A former health insurance executive is telling folks how insurance companies have made billions at the cost of consumer health. Now he says a healthcare bill in Missouri is a bad one. Wendell Potter used to be an executive with Humana and Cigna. Now he talks to policy makers and the public about how reform is necessary. He says Gov. Jay Nixon faces a dilemma. Should he sign a bill intended to help people get coverage or veto it because of amendments that benefit insurers instead of the public?

Potter says the bill would enable insurers to achieve one of their top objectives: converting HMOs into high-deductible plans. Nixon has not indicated whether he will sign the bill or veto it. If he does nothing, it will automatically become law after July 15th.

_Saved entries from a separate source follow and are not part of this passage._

===== src/rtl/branch_resolve_queue.sv =====
// In-order queue of in-flight branch predictions; resolves the oldest against execute outcome.
// Optional BRQ_STATS_EN adds saturating resolve/mispredict counters.
module branch_resolve_queue #(
  parameter int unsigned PC_WIDTH = 12,
  parameter int unsigned DEPTH    = 8
) (
  input  logic                         clock,
  input  logic                         reset,
  input  logic                         push_valid,
  input  logic [PC_WIDTH-1:0]          push_pc,
  input  logic                         push_pred,
  output logic                         push_ready,
  input  logic                         resolve_valid,
  input  logic                         resolve_taken,
  output logic                         resolve_ready,
  output logic                         update_valid,
  output logic [PC_WIDTH-1:0]          update_pc,
  output logic                         update_taken,
  output logic                         mispredict,
`ifdef BRQ_STATS_EN
  output logic [15:0]                  stat_resolved,
  output logic [15:0]                  stat_mispred,
`endif
  output logic [$clog2(DEPTH+1)-1:0]   count
);

  localparam int unsigned AW = $clog2(DEPTH);
  localparam int unsigned CW = $clog2(DEPTH+1);

  typedef enum logic {RUN = 1'b0, FLUSH = 1'b1} state_t;

  state_t              state, state_next;
  logic [PC_WIDTH-1:0] pc_mem   [DEPTH];
  logic                pred_mem [DEPTH];
  logic [AW-1:0]       head, tail;
  logic                push_fire, pop_fire, miss;

  assign push_fire = push_valid & push_ready;
  assign pop_fire  = resolve_valid & resolve_ready;
  assign miss      = pop_fire & (pred_mem[head] != resolve_taken);

  // Control state register
  always_ff @(posedge clock) begin
    if (reset) state <= RUN;
    else       state <= state_next;
  end

  always_comb begin
    state_next = state;
    case (state)
      RUN:     if (miss) state_next = FLUSH;
      FLUSH:   state_next = RUN;
      default: state_next = RUN;
    endcase
  end

  // Handshake readiness comes from registered occupancy only; held low while in reset
  always_comb begin
    push_ready    = 1'b0;
    resolve_ready = 1'b0;
    if (!reset && state == RUN) begin
      push_ready    = (count != CW'(DEPTH));
      resolve_ready = (count != CW'(0));
    end
  end

  // Storage is not reset; validity is carried by count
  always_ff @(posedge clock) begin
    if (push_fire && !miss) begin
      pc_mem[tail]   <= push_pc;
      pred_mem[tail] <= push_pred;
    end
  end

  always_ff @(posedge clock) begin
    if (reset) begin
      head         <= '0;
      tail         <= '0;
      count        <= '0;
      update_valid <= 1'b0;
      update_pc    <= '0;
      update_taken <= 1'b0;
      mispredict   <= 1'b0;
    end else begin
      update_valid <= pop_fire;
      mispredict   <= miss;
      if (pop_fire) begin
        update_pc    <= pc_mem[head];
        update_taken <= resolve_taken;
      end
      // A wrong prediction discards every younger entry and any same-cycle push
      if (miss) begin
        head  <= '0;
        tail  <= '0;
        count <= '0;
      end else begin
        if (push_fire) tail <= tail + AW'(1);
        if (pop_fire)  head <= head + AW'(1);
        case ({push_fire, pop_fire})
          2'b10:   count <= count + CW'(1);
          2'b01:   count <= count - CW'(1);
          default: count <= count;
        endcase
      end
    end
  end

`ifdef BRQ_STATS_EN
  always_ff @(posedge clock) begin
    if (reset) begin
      stat_resolved <= '0;
      stat_mispred  <= '0;
    end else begin
      if (pop_fire && stat_resolved != 16'hFFFF) stat_resolved <= stat_resolved + 16'd1;
      if (miss && stat_mispred != 16'hFFFF)      stat_mispred  <= stat_mispred + 16'd1;
    end
  end
`endif

endmodule


===== config.mk =====
export PLATFORM = sky130hd
export DESIGN_NAME = branch_resolve_queue
export DESIGN_NICKNAME = d
export VERILOG_FILES = /design/src/rtl/branch_resolve_queue.sv
export SDC_FILE = /design/constraint.sdc
export NUM_CORES = 1
export LEC_CHECK = 0
export CORE_MARGIN = 5
export CORE_UTILIZATION = 58
export CTS_CLUSTER_SIZE = 20
export DETAILED_ROUTE_END_ITERATION = 8
export PLACE_DENSITY = 0.85
export SYNTH_ARGS = -nofsm -noshare
export SYNTH_HDL_FRONTEND = slang
export SYNTH_SLANG_ARGS = --single-unit

===== constraint.sdc =====
create_clock -name clock -period 4.5 [get_ports clock]
set_input_delay 0.9 -clock clock [delete_from_list [all_inputs] [get_ports clock]]
set_output_delay 0.9 -clock clock [all_outputs]
set_load 0.005 [all_outputs]

==> flow_metrics.py <==
metrics = {
    "cells_and_area": {
        "syn2layout_area_growth_pct": 20.29,
        "layout.nets": 365,
        "final_core_util_pct": 72.22,
        "drive_gt1_share_pct": 25.14,
        "num_antenna_cells": 0,
        "n_fill_cell": 545,
    },
    "synthesis": {
        "yosysMostFrequentCell": "edfxtp_1",
        "synth_largest_area_cell": "edfxtp_1",
        "synth_area_leaders": "edfxtp_1 (59%), dfxtp_1 (11%), mux4_2 (10%)",
        "synth_ff_type": "edfxtp_1",
        "ys_types": 43,
        "ys_seq_area_share_pct": 70.39,
        "synthArstFlopShare_pct": 0,
        "netlist_instances": 290,
        "ys.warnings.count": 0,
        "syn-num-nets": 314,
        "synth-seq-cells": 133,
        "synth-edff-count": 104,
        "netlist_area_mm2": 0.005261,
        "postSynthAreaPerCell_um2": 18.14,
        "synth_top_area_share_pct": 59.36,
        "synth_commonest_cells": "edfxtp_1 (104), dfxtp_1 (29), mux4_2 (24), nor2_1 (19), mux2i_1 (18)",
    },
    "routing": {
        "wl_per_cell_um": 21.29,
        "drc_errors": 0,
        "viasPerCell": 5.991,
        "drt_iter0_markers": 140,
        "ant_nets": 0,
        "dr.pass1.iters": 4,
        "drt_wl_total_um": 9838,
        "num_vias": 2768,
    },
    "setup_path": {
        "cp_slowest_stage_delay_ns": 0.46,
        "cp-start-kind": "primary input",
        "path_max_fanout": 11,
        "crit_buf_inv": 1,
        "slowest_stage": "clkdlybuf4s50_1",
        "crit_required_ns": 4.94,
        "path_class": "in -> reg",
        "arrival_ns": 3.69,
        "worstSetupEndpointType": "flip-flop",
        "cp_top_family": "compound AO/OA/AOI/OAI gates",
        "path_cells": "clkdlybuf4s50_1, a211oi_2, nand2_1, ha_1, ha_1, a21o_1, a21oi_1, xnor2_1, or3_1, a211oi_2",
    },
    "sta": {
        "setup_violations": 0,
        "fmax_ghz": 0.3070,
        "period_minus_slack_ns": 3.257,
        "worst_slew_pin_slew_ns": 1.046,
        "fin_setup_tns_ns": 0,
        "slew_headroom_pct": 29.75,
        "fin_skew_ns": 0.01120,
        "fin_crit_sh_pct": 72.39,
        "hold_viol": 0,
        "finalMaxSlewViolations": 0,
        "rsz0062_at_grt": "no",
    },
    "clocking": {
        "cts_tree": "yes",
        "clk_pin_slew_worst_paths_ns": 0.06,
        "cts_root_buf": "clkbuf_8",
        "htree_num_levels": 4,
        "cts_hold_buffers": 0,
        "cts_setup_buffers": 0,
        "cts_max_path_buffers": 2,
        "cts-resized-gates": 0,
        "cts_sinks": 133,
        "cts_buffers": 17,
        "clk_latency_ns": 0.52,
    },
    "floorplan": {
        "io_pins": 39,
        "rows": 34,
        "start_util_pct": 60.04,
        "core_area_mm2": 0.008763,
        "fp.dieW_um": 105.2,
        "die_h_um": 105.2,
        "die_area_mm2": 0.01108,
    },
    "worst_hold_path": {
        "hold_path.class": "reg -> reg",
    },
    "grt": {
        "grt_use_total_pct": 19.26,
        "grt.overflow.total": 0,
        "antenna_found_initial": 0,
        "grt_pass1_vias": 2936,
        "grt_pass1_wl_um": 15850,
        "grt_max_degree": 32,
    },
    "place": {
        "port_buffers": 38,
        "place_hpwl_um": 5442,
        "gp_congestion": 0.7463,
    },
    "power_and_ir_drop": {
        "vdd_drop_max_v": 0.0003191,
        "p_per_area_mw_per_mm2": 457.5,
        "leakage_nw": 2.039,
    },
    "status": {
        "status": "finished, final reports clean",
    },
    "flow_run": {
        "drv_cap": 0,
    },
}
tightest hold or removal path, cell delays in order (launching register included):
cell and delay (ns):
dfxtp_1 0.31, nand2_1 0.06, a21oi_1 0.06
layout make-up:
class	count	area, um^2	share of cell area (%)
Sequential cell	133	3704	58.52
Multi-Input combinational cell	134	1455	22.99
Timing Repair Buffer	49	462.9	7.315
Clock buffer	17	414.1	6.544
Tap cell	108	135.1	2.135
Clock inverter	15	130.1	2.056
Inverter	6	27.53	0.4350
path summary, 6_finish.rpt:
path / from / to / slack (ns) / depth (start not counted)
max: reset / count[3] / 1.24 / 10
min: update_taken / update_taken / 0.48 / 2
max reg2reg: count[0] / count[3] / 1.53 / 10
min reg2reg: update_taken / update_taken / 0.48 / 2
flip-flops by register name (all words and copies together), names as in the netlist, named ones only:
name          count
update_taken      1
head              3
pred_mem          8
tail              3
update_valid      1
mispredict        1
count             4
pc_mem           96
update_pc        12
state             1
routing by layer:
metal	global-route usage, %	share of wire [%]	vias to the layer above
li1	-	-	1259
met1	23.54	41	1424
met2	31.95	53	75
met3	5.929	4.8	10
met4	7.945	1.3	0
met5	0	0	-
logic make-up after synthesis:
family	share of synthesized area (%)
AOI/OAI and AO/OA	3.401
buffers and inverters	2.663
DFF	70.39
and+or+nand+nor	6.849
xor gates and xnor gates	0.9988
muxes	14.13
adders and majority gates	1.570
report_power, final:
part | internal [mW] | total [mW] | switching (mW)
clock network | 0.734 | 1.26 | 0.526
logic | 0.128 | 0.251 | 0.124
registers | 1.36 | 1.38 | 0.0238
total | 2.22 | 2.90 | 0.674
placed cells by master, fill, tap and decap left out, types with 2 or more instances in the layout:
cell type	instances
mux4_2	24
inv_6	3
nor4_2	6
xnor2_1	2
a21oi_1	4
nand3_1	3
edfxtp_1	104
a22o_1	2
nand2_1	4
clkinv_2	3
clkdlybuf4s50_1	38
a211oi_1	12
ha_1	5
inv_1	5
nand2b_1	2
a211oi_2	2
clkinvlp_4	3
nand3b_1	2
nor2_1	19
mux2i_1	18
dfxtp_1	29
xor2_1	4
nor3_2	7
nand2_4	2
clkinv_4	3
clkinv_1	2
clkbuf_16	16
buf_4	11
through the flow:
step	std cells	power [mW]	hold WS [ns]	worst slack, ns	cell area [um^2]
4_1_cts	462	2.918	0.4898	1.264	6329
3_5_place_dp	430	1.661	0.4655	0.7259	5784
3_3_place_gp	430	1.651	0.4565	0.8230	5784
6_report	462	2.895	0.4797	1.243	6329
5_1_grt	462	3.004	0.5176	1.038	6329
2_1_floorplan	290	1.567	0.4527	0.9908	5261
Power figures use the tool's default switching activity.
==> RTL change: new RTL, same flow settings <==
The parameter `PC_WIDTH` goes from 12 to 24.
--- a/src/rtl/branch_resolve_queue.sv
+++ b/src/rtl/branch_resolve_queue.sv
@@ -2,5 +2,5 @@
 // Optional BRQ_STATS_EN adds saturating resolve/mispredict counters.
 module branch_resolve_queue #(
-  parameter int unsigned PC_WIDTH = 12,
+  parameter int unsigned PC_WIDTH = 24,
   parameter int unsigned DEPTH    = 8
 ) (
Ports: changed (resized push_pc and update_pc); port bits go from 39 to 63. No check against the original RTL was run, so the function may have changed too.
==> RTL change against the original RTL <==
Sequential cell count rose by 108; clock power up 48%; total power rose by 65%; area after synthesis grew 74%; critical path type unchanged; critical endpoint unchanged; design area is 70% higher; wire length grew 96%; worst setup slack got worse by 130 ps.
==> RTL change: results (changes against the original RTL) <==
- The total of buffers placed on input and output ports is 62 (+63%).
* Length of routed met2 wiring: 9940 um (+90%)
* Result of the run: completed
- The H-tree depth is 1 (-3).
- Non-CTS inverters: 7 (+1)
- Post-DR wirelength/cell: 24.3 um (+14%)
- Fraction of area in multi-input gates: 20.3% (-2.7 points)
- The total of clock buffers placed in the layout is 32 (+15).
- The met2 track utilization from global routing came to 37.1% (+5.1 points).
- The net count after synthesis was 530 (+69%).
- The met3 global-route usage was 4.87% (-1.1 points).
- Met1 track demand over resource: 27.0% (+3.5 points)
- Part of the total power dissipated in combinational logic: 7.7% (-1.0 points)
* WL met1: 7040 um (+76%)
* All-layer global routing usage: 21.6% (+2.4 points)
- The arrival time at the worst endpoint came to 3810 ps (+120 ps).
* Clock distribution area overhead in the final layout: 6.84% (-1.8 points)
* Area share of fa/ha/maj cells after synthesis: 0.903% (-0.67 points)
- Clock group total power: 0.00186 W (+48%)
* Clk Tree Root Cell: clkbuf_16
- The per-cell via count in the routed design was 6.20 (+3.5%).
- Post-synthesis compound-gate area fraction: 3.19% (-0.21 points)
* HPWL after detailed placement: 10400 um (+91%)
- The setup skew after layout was 8.16 ps (-3.04 ps).
- The proportion of layout cells with a drive suffix above 1 is 19.1% (-6.0 points).
- Avg Cell Area, Syn: 18.5 um2 (+2.0%)
* Iteration-0 DRC Markers: 562 (+300%)
- The total combinational power came to 0.000366 W (+46%).
- The layout multi-input combinational cell count is 217 (+62%).
- The via count of the first global-routing pass came to 5235 (+78%).
- The leakage power is 3.39 nW (+66%).
- Routability cong.: 0.789 (+5.7%)
* Met3 Wirelength: 1650 um (+250%)
- Net count of the finished layout: 603 (+65%)
- Number of fill cells: 938 (+72%)
* Non-filler instance count after layout: 796 (+72%)
- The placed instance count is 752 (+75%).
* Total clock sinks: 241 (+81%)
## RTL change: changes by cell type in the layout (fill, tap and decap cells not counted), sizes merged, moves of 15 or more
cell           change
mux4              +24
nand2             +50
clkbuf            +15
a311oi            +24
clkdlybuf4s50     +24
edfxtp            +96
## RTL change: logic make-up after synthesis
| kind of cell | after synthesis |
|---|---|
| AOI/OAI and AO/OA | 36 |
| xor gates and xnor gates | 6 |
| adders and majority gates | 6 |
| buffers and inverters | 36 |
| DFF | 241 |
| muxes | 55 |
| and+or+nand+nor | 114 |
## RTL change: final timing paths
kind / slack, ps / endpoint / depth (start not counted) / startpoint
setup / recovery: 1110 / count[3]$_SDFFE_PP0P_ / 10 / reset
hold / removal: 480 / update_taken$_SDFFE_PP0P_ / 2 / update_taken$_SDFFE_PP0P_
setup reg to reg: 1400 / count[3]$_SDFFE_PP0P_ / 10 / count[0]$_SDFFE_PP0P_
hold reg to reg: 480 / update_taken$_SDFFE_PP0P_ / 2 / update_taken$_SDFFE_PP0P_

Potter says the bill does many things, and one is that it defines how the federal government can hire “navigators” to help uninsured people navigate their way through the federal healthcare plan. He says and amendment says those navigators must be licensed as agents or brokers, and that would be a major victory for those agents and brokers who are already concerned that their incomes might take a hit when people start shopping for insurance on the online health insurance marketplaces or exchanges that states must have up and running by Oct. 1.

The bill, commonly called “the Telemedicine Bill,” is sponsored by Kansas City Sen. Kiki Curls, and would require insurers to pay the same for specialty care delivered via telemedicine as they would for an office visit. Potter says the intention of the original legislation is good, but several amendments added to the bill made it benefit insurance companies, not patients.